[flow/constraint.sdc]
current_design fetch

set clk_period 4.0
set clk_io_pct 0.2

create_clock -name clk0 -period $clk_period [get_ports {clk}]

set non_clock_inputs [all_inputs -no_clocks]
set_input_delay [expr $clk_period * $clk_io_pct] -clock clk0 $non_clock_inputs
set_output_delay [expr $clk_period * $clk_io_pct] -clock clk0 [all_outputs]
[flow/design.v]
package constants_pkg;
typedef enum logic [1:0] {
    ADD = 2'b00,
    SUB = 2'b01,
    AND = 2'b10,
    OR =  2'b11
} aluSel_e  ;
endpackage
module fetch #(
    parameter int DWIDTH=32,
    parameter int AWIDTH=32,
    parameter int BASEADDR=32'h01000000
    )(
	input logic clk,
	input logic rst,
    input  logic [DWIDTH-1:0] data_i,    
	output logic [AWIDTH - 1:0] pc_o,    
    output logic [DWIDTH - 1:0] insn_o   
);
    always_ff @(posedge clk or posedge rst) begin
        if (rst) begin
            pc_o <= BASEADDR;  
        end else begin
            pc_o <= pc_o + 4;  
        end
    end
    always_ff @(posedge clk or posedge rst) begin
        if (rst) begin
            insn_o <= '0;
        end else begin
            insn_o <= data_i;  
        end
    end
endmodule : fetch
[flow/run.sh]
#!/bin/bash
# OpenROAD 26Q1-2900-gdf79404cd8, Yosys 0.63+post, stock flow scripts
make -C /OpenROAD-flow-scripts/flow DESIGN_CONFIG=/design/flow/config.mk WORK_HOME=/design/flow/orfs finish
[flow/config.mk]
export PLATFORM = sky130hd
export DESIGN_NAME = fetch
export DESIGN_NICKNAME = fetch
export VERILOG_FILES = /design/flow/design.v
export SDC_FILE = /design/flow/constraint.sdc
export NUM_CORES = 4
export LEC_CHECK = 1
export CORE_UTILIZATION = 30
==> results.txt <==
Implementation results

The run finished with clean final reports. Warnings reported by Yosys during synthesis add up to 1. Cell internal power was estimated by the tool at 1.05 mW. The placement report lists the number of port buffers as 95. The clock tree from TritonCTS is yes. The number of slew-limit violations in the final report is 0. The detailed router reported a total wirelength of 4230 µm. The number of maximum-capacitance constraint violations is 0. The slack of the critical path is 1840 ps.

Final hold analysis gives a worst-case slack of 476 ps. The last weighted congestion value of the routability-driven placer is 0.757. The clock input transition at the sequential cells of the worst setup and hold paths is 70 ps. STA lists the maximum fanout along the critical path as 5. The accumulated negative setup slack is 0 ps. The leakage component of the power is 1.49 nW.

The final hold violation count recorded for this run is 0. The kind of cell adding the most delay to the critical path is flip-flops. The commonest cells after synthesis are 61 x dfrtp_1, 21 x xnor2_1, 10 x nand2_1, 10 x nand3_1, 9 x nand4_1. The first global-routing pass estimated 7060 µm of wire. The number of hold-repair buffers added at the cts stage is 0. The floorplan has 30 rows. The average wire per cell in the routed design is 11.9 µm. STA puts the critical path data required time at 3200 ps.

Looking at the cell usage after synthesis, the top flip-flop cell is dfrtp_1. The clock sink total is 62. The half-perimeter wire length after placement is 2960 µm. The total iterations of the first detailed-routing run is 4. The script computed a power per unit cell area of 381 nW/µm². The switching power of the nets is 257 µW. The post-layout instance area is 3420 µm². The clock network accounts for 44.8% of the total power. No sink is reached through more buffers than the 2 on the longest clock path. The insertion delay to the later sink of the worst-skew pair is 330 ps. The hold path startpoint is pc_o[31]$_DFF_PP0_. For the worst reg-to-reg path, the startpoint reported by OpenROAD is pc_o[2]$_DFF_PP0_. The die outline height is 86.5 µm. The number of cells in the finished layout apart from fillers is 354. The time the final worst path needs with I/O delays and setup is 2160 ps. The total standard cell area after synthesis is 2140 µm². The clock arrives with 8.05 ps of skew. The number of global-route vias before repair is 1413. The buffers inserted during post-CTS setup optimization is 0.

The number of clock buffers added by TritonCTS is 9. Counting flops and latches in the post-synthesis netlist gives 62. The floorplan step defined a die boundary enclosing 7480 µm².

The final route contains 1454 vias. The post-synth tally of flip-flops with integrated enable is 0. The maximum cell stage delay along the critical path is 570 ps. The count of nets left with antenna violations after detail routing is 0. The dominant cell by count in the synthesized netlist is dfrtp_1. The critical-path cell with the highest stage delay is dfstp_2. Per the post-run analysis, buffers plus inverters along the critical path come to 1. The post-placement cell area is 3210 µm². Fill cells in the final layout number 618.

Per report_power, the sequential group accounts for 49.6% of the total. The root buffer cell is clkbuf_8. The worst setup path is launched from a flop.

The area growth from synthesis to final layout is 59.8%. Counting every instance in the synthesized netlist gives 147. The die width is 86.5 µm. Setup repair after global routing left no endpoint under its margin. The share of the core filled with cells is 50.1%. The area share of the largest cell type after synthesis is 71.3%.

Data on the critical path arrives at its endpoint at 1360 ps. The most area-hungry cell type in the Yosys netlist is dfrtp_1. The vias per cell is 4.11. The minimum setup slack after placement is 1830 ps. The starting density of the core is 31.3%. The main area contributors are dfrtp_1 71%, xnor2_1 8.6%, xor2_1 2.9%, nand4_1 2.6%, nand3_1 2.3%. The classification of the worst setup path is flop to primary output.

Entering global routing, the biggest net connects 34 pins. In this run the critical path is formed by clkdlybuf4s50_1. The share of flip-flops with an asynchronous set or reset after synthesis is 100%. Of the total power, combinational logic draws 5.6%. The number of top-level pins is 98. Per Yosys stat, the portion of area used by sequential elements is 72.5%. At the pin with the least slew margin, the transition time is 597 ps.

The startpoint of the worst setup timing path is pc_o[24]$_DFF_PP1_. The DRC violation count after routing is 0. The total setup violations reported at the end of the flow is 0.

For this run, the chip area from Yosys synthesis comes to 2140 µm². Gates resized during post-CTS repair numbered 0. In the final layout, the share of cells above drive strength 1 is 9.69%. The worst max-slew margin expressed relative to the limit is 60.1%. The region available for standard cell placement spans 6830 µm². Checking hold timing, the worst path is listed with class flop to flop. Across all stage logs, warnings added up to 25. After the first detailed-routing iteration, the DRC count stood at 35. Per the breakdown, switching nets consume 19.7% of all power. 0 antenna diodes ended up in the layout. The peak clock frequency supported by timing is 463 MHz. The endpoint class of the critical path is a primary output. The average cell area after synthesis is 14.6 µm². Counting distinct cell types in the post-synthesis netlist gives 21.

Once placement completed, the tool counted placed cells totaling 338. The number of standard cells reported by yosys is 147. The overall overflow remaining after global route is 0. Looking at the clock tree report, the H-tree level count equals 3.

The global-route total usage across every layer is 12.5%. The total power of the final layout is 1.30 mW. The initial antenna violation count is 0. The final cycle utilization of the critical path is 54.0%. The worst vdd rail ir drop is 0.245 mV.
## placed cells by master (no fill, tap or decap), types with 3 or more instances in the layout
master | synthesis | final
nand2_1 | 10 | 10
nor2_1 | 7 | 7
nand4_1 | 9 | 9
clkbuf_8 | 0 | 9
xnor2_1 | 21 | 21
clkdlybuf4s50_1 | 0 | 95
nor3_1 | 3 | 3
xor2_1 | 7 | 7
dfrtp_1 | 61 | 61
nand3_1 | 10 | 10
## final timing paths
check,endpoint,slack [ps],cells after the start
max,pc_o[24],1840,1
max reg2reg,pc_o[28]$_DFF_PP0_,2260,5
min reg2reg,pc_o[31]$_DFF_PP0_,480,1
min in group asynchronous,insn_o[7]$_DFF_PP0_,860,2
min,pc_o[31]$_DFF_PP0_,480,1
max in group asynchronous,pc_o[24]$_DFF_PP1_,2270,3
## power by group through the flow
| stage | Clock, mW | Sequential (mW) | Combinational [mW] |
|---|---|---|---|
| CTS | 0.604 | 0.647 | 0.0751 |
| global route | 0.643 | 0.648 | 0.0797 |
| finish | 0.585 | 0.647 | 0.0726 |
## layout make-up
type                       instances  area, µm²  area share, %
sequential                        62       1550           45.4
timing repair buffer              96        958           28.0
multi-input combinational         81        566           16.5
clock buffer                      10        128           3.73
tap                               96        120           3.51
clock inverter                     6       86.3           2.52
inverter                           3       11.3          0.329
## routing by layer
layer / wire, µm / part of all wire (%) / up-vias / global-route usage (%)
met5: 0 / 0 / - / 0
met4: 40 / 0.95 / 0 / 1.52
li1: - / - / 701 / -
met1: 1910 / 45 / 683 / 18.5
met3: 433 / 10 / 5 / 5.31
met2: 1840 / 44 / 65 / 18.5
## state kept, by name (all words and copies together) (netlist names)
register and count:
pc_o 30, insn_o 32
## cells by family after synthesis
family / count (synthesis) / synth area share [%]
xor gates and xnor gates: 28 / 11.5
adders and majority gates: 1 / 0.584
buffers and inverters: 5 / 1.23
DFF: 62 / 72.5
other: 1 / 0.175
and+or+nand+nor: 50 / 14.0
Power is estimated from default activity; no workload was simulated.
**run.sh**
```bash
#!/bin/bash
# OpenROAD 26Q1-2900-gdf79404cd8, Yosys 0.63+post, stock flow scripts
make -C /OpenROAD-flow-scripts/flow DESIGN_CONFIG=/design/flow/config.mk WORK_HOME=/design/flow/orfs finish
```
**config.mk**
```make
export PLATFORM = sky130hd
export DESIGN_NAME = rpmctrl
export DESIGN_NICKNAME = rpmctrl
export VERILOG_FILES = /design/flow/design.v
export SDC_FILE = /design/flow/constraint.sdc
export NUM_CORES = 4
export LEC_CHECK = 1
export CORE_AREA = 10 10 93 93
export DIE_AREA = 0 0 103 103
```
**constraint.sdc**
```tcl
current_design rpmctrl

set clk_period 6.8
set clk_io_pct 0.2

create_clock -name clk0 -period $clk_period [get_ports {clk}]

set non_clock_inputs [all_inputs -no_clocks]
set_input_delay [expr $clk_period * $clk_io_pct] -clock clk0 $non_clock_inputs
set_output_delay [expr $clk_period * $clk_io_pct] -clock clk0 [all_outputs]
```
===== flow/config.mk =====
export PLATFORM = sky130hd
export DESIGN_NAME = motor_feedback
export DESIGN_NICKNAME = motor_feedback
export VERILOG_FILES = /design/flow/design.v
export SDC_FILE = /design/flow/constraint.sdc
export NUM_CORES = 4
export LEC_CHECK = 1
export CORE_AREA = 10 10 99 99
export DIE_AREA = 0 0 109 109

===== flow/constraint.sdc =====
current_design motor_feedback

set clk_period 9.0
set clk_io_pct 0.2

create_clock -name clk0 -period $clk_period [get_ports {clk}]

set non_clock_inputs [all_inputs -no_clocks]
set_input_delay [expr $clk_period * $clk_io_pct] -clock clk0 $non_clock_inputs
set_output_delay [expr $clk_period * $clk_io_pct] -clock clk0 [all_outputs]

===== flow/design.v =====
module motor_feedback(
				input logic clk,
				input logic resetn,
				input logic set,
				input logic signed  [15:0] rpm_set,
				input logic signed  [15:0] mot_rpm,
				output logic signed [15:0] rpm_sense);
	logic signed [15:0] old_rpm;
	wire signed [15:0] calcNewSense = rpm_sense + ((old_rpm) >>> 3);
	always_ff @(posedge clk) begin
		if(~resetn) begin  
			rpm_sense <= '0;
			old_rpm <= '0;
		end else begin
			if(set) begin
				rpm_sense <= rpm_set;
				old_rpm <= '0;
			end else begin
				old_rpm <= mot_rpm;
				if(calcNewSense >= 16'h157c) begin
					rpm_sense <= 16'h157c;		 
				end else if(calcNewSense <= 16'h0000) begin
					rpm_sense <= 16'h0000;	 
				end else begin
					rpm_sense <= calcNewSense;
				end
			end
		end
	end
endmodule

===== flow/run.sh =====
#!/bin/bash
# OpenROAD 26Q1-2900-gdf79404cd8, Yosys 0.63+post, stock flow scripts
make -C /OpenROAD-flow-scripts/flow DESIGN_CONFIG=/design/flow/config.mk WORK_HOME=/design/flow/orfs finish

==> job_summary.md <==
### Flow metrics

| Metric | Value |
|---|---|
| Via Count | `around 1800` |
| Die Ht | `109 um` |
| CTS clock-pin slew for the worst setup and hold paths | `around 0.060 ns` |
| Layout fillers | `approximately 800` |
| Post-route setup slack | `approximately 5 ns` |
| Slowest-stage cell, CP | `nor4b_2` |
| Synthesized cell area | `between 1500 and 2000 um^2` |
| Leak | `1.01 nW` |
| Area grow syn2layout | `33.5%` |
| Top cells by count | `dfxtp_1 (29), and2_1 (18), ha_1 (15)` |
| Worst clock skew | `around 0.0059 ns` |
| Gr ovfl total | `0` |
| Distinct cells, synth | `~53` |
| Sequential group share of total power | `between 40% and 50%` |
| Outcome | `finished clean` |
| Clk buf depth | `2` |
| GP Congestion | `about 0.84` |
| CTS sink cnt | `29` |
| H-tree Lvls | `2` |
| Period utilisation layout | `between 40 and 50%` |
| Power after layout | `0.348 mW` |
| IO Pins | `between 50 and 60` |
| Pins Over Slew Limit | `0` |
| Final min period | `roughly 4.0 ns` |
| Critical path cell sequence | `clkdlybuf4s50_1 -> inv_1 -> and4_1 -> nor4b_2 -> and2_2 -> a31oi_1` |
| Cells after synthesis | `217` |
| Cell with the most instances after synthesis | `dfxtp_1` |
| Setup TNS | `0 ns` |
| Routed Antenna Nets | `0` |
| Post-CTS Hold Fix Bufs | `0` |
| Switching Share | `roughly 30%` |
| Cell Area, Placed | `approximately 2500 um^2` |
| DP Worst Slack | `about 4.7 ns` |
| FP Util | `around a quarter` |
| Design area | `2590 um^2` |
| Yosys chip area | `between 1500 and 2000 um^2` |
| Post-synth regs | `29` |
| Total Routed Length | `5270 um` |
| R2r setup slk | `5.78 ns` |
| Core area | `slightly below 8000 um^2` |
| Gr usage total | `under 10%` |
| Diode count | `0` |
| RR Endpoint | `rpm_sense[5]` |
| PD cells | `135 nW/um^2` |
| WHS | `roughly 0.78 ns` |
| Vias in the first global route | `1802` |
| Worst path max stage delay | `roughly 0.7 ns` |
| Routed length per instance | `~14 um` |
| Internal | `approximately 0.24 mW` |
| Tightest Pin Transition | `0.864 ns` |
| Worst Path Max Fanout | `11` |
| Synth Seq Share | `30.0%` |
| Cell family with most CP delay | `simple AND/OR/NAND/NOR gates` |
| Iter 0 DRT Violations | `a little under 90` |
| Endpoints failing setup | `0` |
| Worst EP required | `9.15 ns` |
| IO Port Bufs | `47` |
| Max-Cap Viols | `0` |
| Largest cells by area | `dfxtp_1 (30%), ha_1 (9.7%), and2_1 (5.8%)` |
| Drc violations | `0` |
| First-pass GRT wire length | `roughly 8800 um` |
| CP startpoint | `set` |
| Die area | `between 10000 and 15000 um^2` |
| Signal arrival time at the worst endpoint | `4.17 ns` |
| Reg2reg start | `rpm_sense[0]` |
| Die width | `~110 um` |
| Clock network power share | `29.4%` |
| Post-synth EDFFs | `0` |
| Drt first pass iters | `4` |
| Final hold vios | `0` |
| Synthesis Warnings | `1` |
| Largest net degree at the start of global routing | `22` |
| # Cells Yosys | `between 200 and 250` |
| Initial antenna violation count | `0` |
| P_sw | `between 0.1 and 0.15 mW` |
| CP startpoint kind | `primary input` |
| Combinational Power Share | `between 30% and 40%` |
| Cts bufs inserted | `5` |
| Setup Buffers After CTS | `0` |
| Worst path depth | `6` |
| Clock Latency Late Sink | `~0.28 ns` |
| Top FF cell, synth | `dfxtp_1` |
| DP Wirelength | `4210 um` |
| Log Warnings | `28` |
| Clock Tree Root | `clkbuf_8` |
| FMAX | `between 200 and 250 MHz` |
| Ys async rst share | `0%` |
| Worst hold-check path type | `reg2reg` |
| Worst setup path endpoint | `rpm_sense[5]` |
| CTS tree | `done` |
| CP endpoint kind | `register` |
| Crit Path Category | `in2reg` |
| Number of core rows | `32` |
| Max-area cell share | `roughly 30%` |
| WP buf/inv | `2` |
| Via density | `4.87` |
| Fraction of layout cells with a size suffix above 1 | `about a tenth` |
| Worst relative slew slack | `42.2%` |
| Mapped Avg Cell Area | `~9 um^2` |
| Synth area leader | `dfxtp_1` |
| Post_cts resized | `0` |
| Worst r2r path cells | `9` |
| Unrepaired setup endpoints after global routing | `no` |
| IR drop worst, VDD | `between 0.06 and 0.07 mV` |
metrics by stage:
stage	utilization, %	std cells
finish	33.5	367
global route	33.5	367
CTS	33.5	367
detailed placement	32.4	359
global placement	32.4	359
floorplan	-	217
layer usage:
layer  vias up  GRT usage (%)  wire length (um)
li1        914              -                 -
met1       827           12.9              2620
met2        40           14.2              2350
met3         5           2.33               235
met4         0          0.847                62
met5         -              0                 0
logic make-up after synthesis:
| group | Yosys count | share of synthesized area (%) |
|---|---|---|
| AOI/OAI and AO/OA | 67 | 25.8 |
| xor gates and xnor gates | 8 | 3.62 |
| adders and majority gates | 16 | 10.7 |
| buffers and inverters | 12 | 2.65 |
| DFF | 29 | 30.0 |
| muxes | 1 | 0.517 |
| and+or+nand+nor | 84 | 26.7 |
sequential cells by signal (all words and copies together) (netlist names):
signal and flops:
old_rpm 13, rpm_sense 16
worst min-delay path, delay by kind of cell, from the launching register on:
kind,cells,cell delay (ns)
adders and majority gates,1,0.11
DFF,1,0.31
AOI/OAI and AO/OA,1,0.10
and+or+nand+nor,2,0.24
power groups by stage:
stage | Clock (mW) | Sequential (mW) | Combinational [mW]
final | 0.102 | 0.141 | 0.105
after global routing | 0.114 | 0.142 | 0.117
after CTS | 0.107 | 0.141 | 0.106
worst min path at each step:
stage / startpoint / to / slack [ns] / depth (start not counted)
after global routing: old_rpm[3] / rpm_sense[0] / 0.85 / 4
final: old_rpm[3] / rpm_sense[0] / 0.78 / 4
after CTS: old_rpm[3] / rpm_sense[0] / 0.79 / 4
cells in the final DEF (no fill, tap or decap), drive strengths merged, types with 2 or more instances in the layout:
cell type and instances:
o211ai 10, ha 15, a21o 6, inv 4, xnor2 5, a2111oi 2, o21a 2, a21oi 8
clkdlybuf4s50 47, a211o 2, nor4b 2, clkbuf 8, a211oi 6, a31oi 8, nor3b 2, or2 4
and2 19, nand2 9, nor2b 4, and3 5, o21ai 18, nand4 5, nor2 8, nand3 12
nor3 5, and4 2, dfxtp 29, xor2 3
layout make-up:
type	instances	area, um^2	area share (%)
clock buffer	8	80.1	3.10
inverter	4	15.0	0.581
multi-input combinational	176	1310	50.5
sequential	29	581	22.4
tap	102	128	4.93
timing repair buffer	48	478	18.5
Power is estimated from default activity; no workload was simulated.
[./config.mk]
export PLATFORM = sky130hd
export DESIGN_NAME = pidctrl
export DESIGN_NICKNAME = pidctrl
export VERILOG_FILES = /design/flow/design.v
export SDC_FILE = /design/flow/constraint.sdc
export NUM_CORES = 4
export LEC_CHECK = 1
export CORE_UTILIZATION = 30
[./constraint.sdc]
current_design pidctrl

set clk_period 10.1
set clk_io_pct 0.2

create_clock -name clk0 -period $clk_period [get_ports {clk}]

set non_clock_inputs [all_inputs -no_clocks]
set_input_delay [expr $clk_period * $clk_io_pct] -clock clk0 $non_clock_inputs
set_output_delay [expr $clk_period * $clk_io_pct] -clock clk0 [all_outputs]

WHAT THIS TASK INVOLVES
Here the job is to set down exactly the lines of the material above that fall between the one with "setup path endpoint" and the one with "Mapped Avg Cell", inclusive, and nothing beyond them.

TASK SOLUTION
| Worst setup path endpoint | `rpm_sense[5]` |
| CTS tree | `done` |
| CP endpoint kind | `register` |
| Crit Path Category | `in2reg` |
| Number of core rows | `32` |
| Max-area cell share | `roughly 30%` |
| WP buf/inv | `2` |
| Via density | `4.87` |
| Fraction of layout cells with a size suffix above 1 | `about a tenth` |
| Worst relative slew slack | `42.2%` |
| Mapped Avg Cell Area | `~9 um^2` |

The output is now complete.